¿Quiénes somos inmigrantes?

Cuando doña Bertha, madre aún primeriza, acudió al consultorio de su médico de cabecera con su hija en brazos, éste la levantó y tras observarla sentenció «disculpe señora, pero yo no atiendo muertos». La niña, con apenas pocos días de nacida, vomitaba todo cuanto comía y su escuálido cuerpo se aferraba débilmente a la vida.

Sin embargo, doña Bertha, en su perseverancia, llegó con su hija a la consulta de un par de médicos más, hasta que dio con el doctor Camacho, dispuesto a hacer lo necesario para salvarle la vida. Le prescribió medicamentos, atenciones especiales en casa y vigiló diariamente la evolución de la criatura hasta que decidió que ya estaba lista para regresar a su pueblo natal.

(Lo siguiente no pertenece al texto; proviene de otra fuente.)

==> config.mk <==
export PLATFORM = sky130hd
export DESIGN_NAME = controller_floatingpoint_mul
export DESIGN_NICKNAME = d
export VERILOG_FILES = /design/src/rtl/controller_floatingpoint_mul.sv
export SDC_FILE = /design/constraint.sdc
export NUM_CORES = 1
export LEC_CHECK = 0
export CORE_AREA = 2 2 106 149
export CTS_CLUSTER_DIAMETER = 150
export DETAILED_ROUTE_END_ITERATION = 10
export DIE_AREA = 0 0 108 151
export PLACE_DENSITY = 0.74
export SYNTH_ARGS = -nofsm -noshare
export SYNTH_HDL_FRONTEND = slang
export SYNTH_SLANG_ARGS = --single-unit
==> constraint.sdc <==
create_clock -name clk -period 5.3 [get_ports clk]
set_clock_uncertainty 0.2 [all_clocks]
set_input_delay 1.06 -clock clk [delete_from_list [all_inputs] [get_ports clk]]
set_output_delay 1.06 -clock clk [all_outputs]
set_load 0.1 [all_outputs]
==> src/rtl/controller_floatingpoint_mul.sv <==
// Sequencing FSM for the floating-point multiply datapath: valid/ready request/response
// wrapper, control strobe decode, result capture and saturating op/overflow counters.
module controller_floatingpoint_mul #(
  parameter int DATA_WIDTH = 32,
  parameter int CNT_WIDTH  = 16
) (
  input  logic                  clk,
  input  logic                  reset,
  input  logic                  in_valid,
  output logic                  in_ready,
  input  logic [DATA_WIDTH-1:0] in_a,
  input  logic [DATA_WIDTH-1:0] in_b,
  input  logic                  abort,
  output logic [DATA_WIDTH-1:0] A,
  output logic [DATA_WIDTH-1:0] B,
  output logic                  mux_en_reg,
  output logic                  inc_shift_en,
  output logic                  enable_reg,
  output logic                  enable_rounding,
  output logic                  mux_en_rounding,
  input  logic                  MLB_significand_mult,
  input  logic                  MLB_exp_inc,
  input  logic [DATA_WIDTH-1:0] result,
  input  logic                  overflow_flag,
  output logic                  out_valid,
  input  logic                  out_ready,
  output logic [DATA_WIDTH-1:0] out_result,
  output logic                  out_overflow,
  output logic [CNT_WIDTH-1:0]  op_count,
  output logic [CNT_WIDTH-1:0]  ovf_count
);

  typedef enum logic [2:0] {
    S_IDLE, S_LOAD, S_MULT, S_ROUND, S_RENORM, S_WRITE, S_DONE
  } state_t;

  localparam logic [CNT_WIDTH-1:0] CNT_ONE = {{(CNT_WIDTH-1){1'b0}}, 1'b1};

  state_t                state_q, state_d;
  logic [DATA_WIDTH-1:0] a_q, b_q;
  logic [DATA_WIDTH-1:0] res_q;
  logic                  ovf_q;
  logic [CNT_WIDTH-1:0]  op_cnt_q, ovf_cnt_q;
  logic                  accept;
  logic                  capture;
  logic                  in_flight;

  assign in_flight = (state_q == S_LOAD) || (state_q == S_MULT) || (state_q == S_ROUND) ||
                     (state_q == S_RENORM) || (state_q == S_WRITE);
  assign accept    = (state_q == S_IDLE) && in_valid;
  assign capture   = (state_q == S_WRITE) && !abort;

  always_comb begin
    state_d         = state_q;
    in_ready        = 1'b0;
    A               = '0;
    B               = '0;
    mux_en_reg      = 1'b0;
    inc_shift_en    = 1'b0;
    enable_reg      = 1'b0;
    enable_rounding = 1'b0;
    mux_en_rounding = 1'b0;
    out_valid       = 1'b0;
    case (state_q)
      S_IDLE: begin
        in_ready = 1'b1;
        if (in_valid) state_d = S_LOAD;
      end
      S_LOAD: begin
        A          = a_q;
        B          = b_q;
        enable_reg = 1'b1;
        state_d    = S_MULT;
      end
      S_MULT: begin
        enable_reg   = 1'b1;
        mux_en_reg   = 1'b1;
        inc_shift_en = MLB_significand_mult;
        state_d      = S_ROUND;
      end
      S_ROUND: begin
        enable_rounding = 1'b1;
        state_d         = MLB_exp_inc ? S_RENORM : S_WRITE;
      end
      S_RENORM: begin
        enable_rounding = 1'b1;
        mux_en_rounding = 1'b1;
        state_d         = S_WRITE;
      end
      S_WRITE: begin
        enable_reg = 1'b1;
        state_d    = S_DONE;
      end
      S_DONE: begin
        out_valid = 1'b1;
        if (out_ready) state_d = S_IDLE;
      end
      default: state_d = S_IDLE;
    endcase
    // Cancelling an op in flight overrides every other transition.
    if (in_flight && abort) state_d = S_IDLE;
  end

  always_ff @(posedge clk or negedge reset) begin
    if (!reset) begin
      state_q   <= S_IDLE;
      a_q       <= '0;
      b_q       <= '0;
      res_q     <= '0;
      ovf_q     <= 1'b0;
      op_cnt_q  <= '0;
      ovf_cnt_q <= '0;
    end else begin
      state_q <= state_d;
      if (accept) begin
        a_q <= in_a;
        b_q <= in_b;
      end
      if (capture) begin
        res_q <= result;
        ovf_q <= overflow_flag;
        if (op_cnt_q != '1) op_cnt_q <= op_cnt_q + CNT_ONE;
        if (overflow_flag && (ovf_cnt_q != '1)) ovf_cnt_q <= ovf_cnt_q + CNT_ONE;
      end
    end
  end

  assign out_result   = res_q;
  assign out_overflow = ovf_q;
  assign op_count     = op_cnt_q;
  assign ovf_count    = ovf_cnt_q;

endmodule
==> results.toml, run 1 <==
[power]
power_switching_mw = 3.197
power.clock.fraction = 0.194
switch_share = 0.5180
power_density_nw_per_um2 = 696.0
internal_power_mw = 2.975
logic_pwr_share = 0.560
irDropWorstVdd_mv = 0.4398
pwr-share-seq = 0.245
power_leakage_nw = 4.101

[clocking]
clkSlewWorstSetupHoldPaths_ns = 0.06
root_buffer = "sky130_fd_sc_hd__clkbuf_16"
cts_htree_levels = 4
clock_path_buffers = 2
cts-hold-fix-buffers = 0
tritoncts = "yes"
clock_insertion_delay_worst_skew_ns = 0.40
cts.repair.resized = 0
clock_sink_count = 132
cts-buffers-inserted = 17
cts_setup_buffers = 0

[die]
fp.coreArea_um2 = 14920
dieArea_um2 = 16310
num_io_pins = 240
die_ht_um = 151
rows = 53
floorplan.initialDensity = 0.3947
floorplan.die.width_um = 108

[yosys]
asyncSetResetFlopFracSynth = 1.000
synth-seq-cells = 132
synth_area_um2 = 5889
post_synth_inst_count = 518
yosysUniqueCellTypes = 37
post_synthesis_net_count = 624
synth.yosys.warnings = 0
avgSynthCellArea_um2 = 11.37
ys_seq_area_frac = 0.5609
ys_dominant_reg_cell = "sky130_fd_sc_hd__dfrtp_1"
synth_edf_count = 0

[timing]
timing.final.max_slew_violations = 0
max_clock_freq_ghz = 0.2496
relSlewSlack = 0.2679
worst_pin_slew_ns = 1.095
rsz0062_at_grt = "no"
setup_tns_ns = 0
final-hold-violation-count = 0
setup_viol = 0
finalCritPeriodShare = 0.7558
layout_min_cycle_time_ns = 4.006

[setup_path]
cp_max_fo = 1
timing.critical_path.required_ns = 4.04
critical-path-top-delay-family = "buffers and inverters"
endpoint_kind = "output pin"
rrSetupSlack_ns = 2.70
setup.worst_path.start_class = "input pin"
crit_top_cell = "sky130_fd_sc_hd__clkdlybuf4s50_1"
worstPathArrival_ns = 2.75
timing.critical_path.slowest_cell_delay_ns = 1.13
cpMaxStageDelayCell = "sky130_fd_sc_hd__clkdlybuf4s50_1"
critical_path_class = "in -> out"
worst-path-buf-inv = 2
critical_path.cell_chain = "clkdlybuf4s50_1 > and2_1 > clkdlybuf4s50_1"

[finish]
layout.cells.most_common = "sky130_fd_sc_hd__clkdlybuf4s50_1"
final_core_utilization = 0.5943
design.final.nets = 861
final_cell_mix = "sky130_fd_sc_hd__clkdlybuf4s50_1, sky130_fd_sc_hd__dfrtp_1, sky130_fd_sc_hd__nand2_1, sky130_fd_sc_hd__buf_4, sky130_fd_sc_hd__and2_1"
n_antenna_cell = 0
drive_gt1_frac = 0.2227
final_cells = 960
synthToLayoutAreaGrowth_pct = 50.56

[detailed_routing]
drt-pass1-iter-count = 5
postRouteAntennaNets = 0
wl_per_cell_um = 15.32
detail_route.iter0.violations = 164
remaining_drc_errors = 0
avgViaCountPerCell = 4.898
num_vias = 4702
route.final.wire_length_um = 14710

[place]
buffer_ports.inserted = 239
dp.final_hpwl_um = 10640
post-place-cells = 928
gp_routability_congestion = 0.7754

[status]
outcome = "complete, no violations"

[hold_path]
hold_path.class = "reg -> reg"

[run]
max_cap_viol_count = 0

[grt]
antenna_found_initial = 2
grt_first_pass_wirelength_um = 23070
via_count_of_the_first_global_routing_pass = 4841
grt_start_max_net_pins = 89
globalRouteOverflowTotal = 0
groute.usage.overall = 0.1782
-- stage by stage --
step / power, mW / hold WS (ns) / setup slack [ns] / area [um^2]
global placement: 4.965 / 0.2589 / 1.288 / 8254
floorplan: 4.286 / 0.2489 / 0.3664 / 5889
global route: 6.416 / 0.2935 / 1.270 / 8867
finish: 6.172 / 0.2713 / 1.294 / 8867
CTS: 6.231 / 0.2757 / 1.286 / 8867
detailed placement: 5.015 / 0.2619 / 1.292 / 8254
-- synthesized netlist by cell type, drive strengths merged (2+ instances only) --
| master | count | area, um^2 |
|---|---|---|
| nand4 | 11 | 68.82 |
| nand2b | 5 | 31.28 |
| xor2 | 27 | 236.5 |
| nor3b | 3 | 22.52 |
| nor3 | 16 | 91.34 |
| o21ai | 5 | 25.02 |
| mux2 | 66 | 743.2 |
| nand3 | 9 | 60.06 |
| a21oi | 2 | 10.01 |
| mux2i | 2 | 20.02 |
| nor2 | 11 | 41.29 |
| clkbuf | 9 | 33.78 |
| and2 | 65 | 406.6 |
| nor4b | 2 | 23.77 |
| ha | 2 | 25.02 |
| nor4 | 9 | 98.84 |
| and3 | 5 | 31.28 |
| nand2 | 113 | 424.2 |
| dfrtp | 132 | 3303 |
| buf | 15 | 111.4 |
| and4 | 2 | 17.52 |
-- layout make-up --
| class | count | area, um^2 |
|---|---|---|
| fillers | 1272 | 6053 |
| well taps | 192 | 240.2 |
| clock buffers | 22 | 464.2 |
| clock inverters | 10 | 148.9 |
| repair buffers | 242 | 2256 |
| multi-input cells | 361 | 2451 |
| inverters | 1 | 3.754 |
| flip-flops and latches | 132 | 3303 |
-- power groups by stage --
stage | clock, mW | combinational, mW | sequential (mW)
2_1_floorplan | 0 | 2.32 | 1.97
3_3_place_gp | 0 | 3.45 | 1.51
3_5_place_dp | 0 | 3.48 | 1.54
4_1_cts | 1.23 | 3.48 | 1.52
5_1_grt | 1.27 | 3.59 | 1.56
6_report | 1.20 | 3.46 | 1.51
-- per-layer routing --
layer,global-route usage,part of all wire,vias up
li1,-,-,2207
met1,0.2065,0.38,2274
met2,0.3028,0.50,187
met3,0.06540,0.087,30
met4,0.06218,0.022,4
met5,0,0.0018,-
-- worst min-delay path: stages (launching register included) --
cell	delay (ns)
sky130_fd_sc_hd__dfrtp_1	0.34
sky130_fd_sc_hd__nand2_1	0.05
sky130_fd_sc_hd__nand2_1	0.05
-- worst paths after layout --
| check | startpoint | end | cells past startpoint |
|---|---|---|---|
| worst min register to register | out_result[8] | out_result[8] | 2 |
| min in group asynchronous | reset | ovf_count[15] | 1 |
| worst max-delay path | MLB_significand_mult | inc_shift_en | 3 |
| worst min-delay path | out_result[8] | out_result[8] | 2 |
| worst max register to register | state_q[1] | op_count[1] | 4 |
| max in group asynchronous | reset | out_result[17] | 2 |
-- flip-flops by register name, summed over array words and instances, names as in the netlist --
name          count
a_q              32
state_q           3
op_count         16
b_q              32
out_result       32
ovf_count        16
out_overflow      1
-- logic make-up (layout without fill, tap and decap cells) --
family          after synthesis  after routing  share of synthesized area
compound gates               10             10                    0.01020
xor+xnor                     28             28                    0.04164
fa+ha+maj                     2              2                   0.004248
buf+inv                      25            275                    0.02528
flops                       132            132                     0.5609
mux                          68             68                     0.1296
simple gates                253            253                     0.2282
Note: power is estimated with default switching activity, not from simulation.
==> run 2: changes to the inputs <==
==> constraint.sdc (replaced) <==
create_clock -name clk -period 3.8 [get_ports clk]
set_clock_uncertainty 0.2 [all_clocks]
set_input_delay 0.76 -clock clk [delete_from_list [all_inputs] [get_ports clk]]
set_output_delay 0.76 -clock clk [all_outputs]
set_load 0.1 [all_outputs]
==> results.toml, run 2 (synthesis results as in run 1) <==
[finish]
fillers = 1273
seqCellArea_um2 = 3303
final_cells = 964
synthToLayoutAreaGrowth_pct = 51.05
final_core_utilization = 0.5962
final_cell_mix = "sky130_fd_sc_hd__clkdlybuf4s50_1, sky130_fd_sc_hd__dfrtp_1, sky130_fd_sc_hd__nand2_1, sky130_fd_sc_hd__buf_4, sky130_fd_sc_hd__and2_1"
design.final.nets = 865
layout.cells.most_common = "sky130_fd_sc_hd__clkdlybuf4s50_1"
n_antenna_cell = 0
drive_gt1_frac = 0.2578
multiInputGateArea_um2 = 2454

[grt]
via_count_of_the_first_global_routing_pass = 4739
globalRouteMet3Util = 0.05379
groute.usage.overall = 0.1805
grt_first_pass_wirelength_um = 23250
global_route.usage.met2 = 0.3138
globalRouteOverflowTotal = 0
antenna_found_initial = 0
grt_busiest_layer = "met2"
grt_start_max_net_pins = 68
met1_usage = 0.2114

[die]
rows = 53
floorplan.die.width_um = 108
die_ht_um = 151
num_io_pins = 240
floorplan.initialDensity = 0.3947
dieArea_um2 = 16310
fp.coreArea_um2 = 14920

[place]
post-place-cells = 932
dp.final_hpwl_um = 10640
buffer_ports.inserted = 239
gp_routability_congestion = 0.8394

[timing]
setup_tns_ns = 0
relSlewSlack = 0.3050
finalCritPeriodShare = 0.8372
setup_viol = 0
timing.final.max_slew_violations = 0
final-hold-violation-count = 0
finalHoldWorstSlack_ns = 0.2486
rsz0062_at_grt = "no"
max_clock_freq_ghz = 0.3143
worst_pin_slew_ns = 1.039
layout_min_cycle_time_ns = 3.181

[setup_path]
cp_max_fo = 64
setup.worst_path.start_class = "flip-flop"
timing.critical_path.required_ns = 2.84
worstPathArrival_ns = 2.22
critical_path_class = "reg -> out"
endpoint_kind = "output pin"

[clocking]
cts_setup_buffers = 0
root_buffer = "sky130_fd_sc_hd__clkbuf_16"
cts_htree_levels = 4
clock_insertion_delay_worst_skew_ns = 0.40
cts-hold-fix-buffers = 0
clock_sink_count = 132
clkSlewWorstSetupHoldPaths_ns = 0.06
clock_path_buffers = 2
cts-buffers-inserted = 17
cts.repair.resized = 0
tritoncts = "yes"

[hold_path]
hold_path.class = "in -> async"

[detailed_routing]
detail_route.iter0.violations = 221
num_vias = 4672
avgViaCountPerCell = 4.846
wl_per_cell_um = 15.28
route.final.wire_length_um = 14730
remaining_drc_errors = 0
postRouteAntennaNets = 0
drt-pass1-iter-count = 4

[power]
power_leakage_nw = 4.179
power_density_nw_per_um2 = 978.1
total_power_mw = 8.701
irDropWorstVdd_mv = 0.6129

[run]
max_cap_viol_count = 0

[status]
outcome = "complete, no violations"
[run 2: changes by cell type in the layout (fill, tap and decap cells not counted), moves of 2 or more]
cell | before | now
sky130_fd_sc_hd__buf_4 | 67 | 90
sky130_fd_sc_hd__clkbuf_1 | 3 | 1
sky130_fd_sc_hd__clkdlybuf4s50_1 | 174 | 154
sky130_fd_sc_hd__buf_12 | 0 | 2
sky130_fd_sc_hd__inv_6 | 1 | 5
sky130_fd_sc_hd__clkinv_4 | 4 | 1
sky130_fd_sc_hd__nor2_2 | 0 | 2
[run 2: path summary, 6_finish.rpt]
path	slack [ns]	startpoint	depth (start not counted)	end
max	0.62	state_q[1]	6	A[26]
min	0.25	reset	1	a_q[4]
max reg2reg	1.33	state_q[2]	4	ovf_count[1]
min reg2reg	0.27	out_result[19]	2	out_result[19]
max in group asynchronous	2.24	reset	2	out_result[19]
min in group clk	0.27	out_result[19]	2	out_result[19]
[run 2: routing by layer]
metal  vias up  share of wire
met5         -              0
li1       2217              -
met3        22          0.074
met2       171           0.50
met4         0          0.022
met1      2262           0.40
[run 2: metrics by stage]
step / setup slack [ns] / area (um^2)
floorplan: 0.1187 / 5897
global placement: 0.6891 / 8258
detailed placement: 0.6680 / 8258
CTS: 0.5885 / 8896
global route: 0.4494 / 8896
finish: 0.6185 / 8896
[run 2: cell type report]
cell class                      instances  share of cell area
Multi-Input combinational cell        361              0.2758
Sequential cell                       132              0.3713
Timing Repair Buffer                  246              0.2537
Clock buffer                           19             0.04979
Tap cell                              192             0.02700
Clock inverter                         13             0.02194
Inverter                                1           0.0004219
[run 2: critical path, stage by stage, from the launching register on]
cell                      delay, ns
sky130_fd_sc_hd__dfrtp_1       0.47
sky130_fd_sc_hd__inv_1         0.19
sky130_fd_sc_hd__nand2_1       0.10
sky130_fd_sc_hd__nor2_2        0.10
sky130_fd_sc_hd__buf_4         0.42
sky130_fd_sc_hd__and2_1        0.21
sky130_fd_sc_hd__buf_4         0.29
[run 2: where the power goes]
group	switching, mW	leakage (nW)	internal (mW)	total, mW
clock	0.628	0.302	1.13	1.76
sequential	0.248	1.68	1.87	2.11
combinational	3.61	2.20	1.22	4.83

Mi abuela regresó a casa con mi madre, que aún no contaba más de dos meses de edad, pero durante casi un año continuó subiendo la empinada calle empedrada que llevaba a la central telefónica del pueblo, para rendirle al médico informe de los avances que alcanzaba cada vez.

Hasta el día en que, aprovechando la llamada habitual, él le pidió que la llevara a Bogotá para revisarla por última vez. «Me devuelvo para Argentina», le explicó, porque a pesar de haber nacido en Colombia, había estudiado y se había enamorado en Buenos Aires, donde ahora estaba su hogar, al que precisaba volver.

Hoy, sentada con mi abuela de 88 años a la mesa del comedor, descubro que tengo yo vida gracias a la educación argentina, así le pongo un dramático sentido al hecho de haber tenido siempre nostalgia de un país en el que no nací. Y también entiendo menos eso de que sólo nos pertenece la tierra donde nacemos, que el azar del alumbramiento es el que decide qué es lo que nos merecemos, cuánta educación, alimentación, paz y respeto.